Activity -> The word "shown" occurs in some of the lines below; copy each of those lines.

+++

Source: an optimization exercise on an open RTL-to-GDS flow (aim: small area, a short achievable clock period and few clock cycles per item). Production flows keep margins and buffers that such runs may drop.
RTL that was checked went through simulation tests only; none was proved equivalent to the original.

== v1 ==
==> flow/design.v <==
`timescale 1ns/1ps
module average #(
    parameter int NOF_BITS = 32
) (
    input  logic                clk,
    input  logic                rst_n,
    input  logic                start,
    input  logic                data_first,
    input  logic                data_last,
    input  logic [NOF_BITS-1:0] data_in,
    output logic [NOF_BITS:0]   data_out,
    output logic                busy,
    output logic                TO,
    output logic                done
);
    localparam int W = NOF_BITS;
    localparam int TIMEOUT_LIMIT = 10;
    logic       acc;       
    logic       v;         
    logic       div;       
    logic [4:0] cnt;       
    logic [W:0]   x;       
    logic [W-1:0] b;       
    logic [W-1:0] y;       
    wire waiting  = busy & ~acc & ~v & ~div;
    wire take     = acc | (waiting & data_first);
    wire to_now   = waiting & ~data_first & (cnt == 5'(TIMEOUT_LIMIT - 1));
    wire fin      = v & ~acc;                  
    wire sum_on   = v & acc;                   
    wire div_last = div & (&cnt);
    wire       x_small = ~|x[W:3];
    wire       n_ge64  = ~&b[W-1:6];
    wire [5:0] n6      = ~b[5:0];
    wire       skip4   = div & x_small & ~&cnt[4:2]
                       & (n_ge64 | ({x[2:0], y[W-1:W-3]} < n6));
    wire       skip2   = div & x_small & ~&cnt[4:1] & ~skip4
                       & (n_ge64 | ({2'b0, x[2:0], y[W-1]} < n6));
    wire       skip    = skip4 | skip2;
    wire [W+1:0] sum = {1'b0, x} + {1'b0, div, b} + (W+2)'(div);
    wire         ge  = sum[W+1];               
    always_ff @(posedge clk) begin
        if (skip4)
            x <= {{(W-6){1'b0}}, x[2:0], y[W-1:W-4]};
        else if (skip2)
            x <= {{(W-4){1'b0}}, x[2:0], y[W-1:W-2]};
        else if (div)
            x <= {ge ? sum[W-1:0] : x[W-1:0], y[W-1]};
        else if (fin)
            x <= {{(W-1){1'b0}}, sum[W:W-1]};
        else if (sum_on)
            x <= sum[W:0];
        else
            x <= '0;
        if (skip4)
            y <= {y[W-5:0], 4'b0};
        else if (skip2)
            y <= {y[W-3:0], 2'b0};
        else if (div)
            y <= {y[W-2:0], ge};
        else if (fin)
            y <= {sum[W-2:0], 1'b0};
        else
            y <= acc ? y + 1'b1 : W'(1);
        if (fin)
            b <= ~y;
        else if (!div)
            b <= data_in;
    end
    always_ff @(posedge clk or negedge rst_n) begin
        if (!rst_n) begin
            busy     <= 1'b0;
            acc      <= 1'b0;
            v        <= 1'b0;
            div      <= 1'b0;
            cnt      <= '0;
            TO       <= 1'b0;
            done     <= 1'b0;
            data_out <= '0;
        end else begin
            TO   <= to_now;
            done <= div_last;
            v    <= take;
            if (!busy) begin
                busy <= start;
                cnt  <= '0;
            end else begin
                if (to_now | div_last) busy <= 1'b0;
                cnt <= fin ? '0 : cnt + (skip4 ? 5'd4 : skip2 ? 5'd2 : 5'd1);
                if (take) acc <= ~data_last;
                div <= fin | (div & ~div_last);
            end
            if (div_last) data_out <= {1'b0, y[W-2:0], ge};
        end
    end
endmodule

+++

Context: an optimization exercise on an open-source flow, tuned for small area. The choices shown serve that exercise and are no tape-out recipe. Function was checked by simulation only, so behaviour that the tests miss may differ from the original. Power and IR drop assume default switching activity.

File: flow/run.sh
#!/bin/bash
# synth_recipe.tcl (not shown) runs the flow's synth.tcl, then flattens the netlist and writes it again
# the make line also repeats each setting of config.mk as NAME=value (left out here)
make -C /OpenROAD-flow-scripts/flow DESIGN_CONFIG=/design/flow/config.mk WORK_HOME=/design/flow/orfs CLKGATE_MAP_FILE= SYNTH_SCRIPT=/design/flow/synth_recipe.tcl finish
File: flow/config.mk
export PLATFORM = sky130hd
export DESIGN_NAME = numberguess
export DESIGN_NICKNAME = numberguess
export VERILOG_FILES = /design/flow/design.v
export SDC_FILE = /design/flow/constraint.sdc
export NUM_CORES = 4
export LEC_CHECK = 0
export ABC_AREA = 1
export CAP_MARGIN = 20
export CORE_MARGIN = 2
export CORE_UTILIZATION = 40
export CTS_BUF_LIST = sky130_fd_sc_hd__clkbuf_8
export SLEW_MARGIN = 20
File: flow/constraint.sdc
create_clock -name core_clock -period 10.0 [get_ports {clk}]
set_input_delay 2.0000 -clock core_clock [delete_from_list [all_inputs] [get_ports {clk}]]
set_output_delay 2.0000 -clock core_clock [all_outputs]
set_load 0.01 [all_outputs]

+++

Answer to the exercise ->
Context: an optimization exercise on an open-source flow, tuned for small area. The choices shown serve that exercise and are no tape-out recipe. Function was checked by simulation only, so behaviour that the tests miss may differ from the original. Power and IR drop assume default switching activity.
# synth_recipe.tcl (not shown) runs the flow's synth.tcl, then flattens the netlist and writes it again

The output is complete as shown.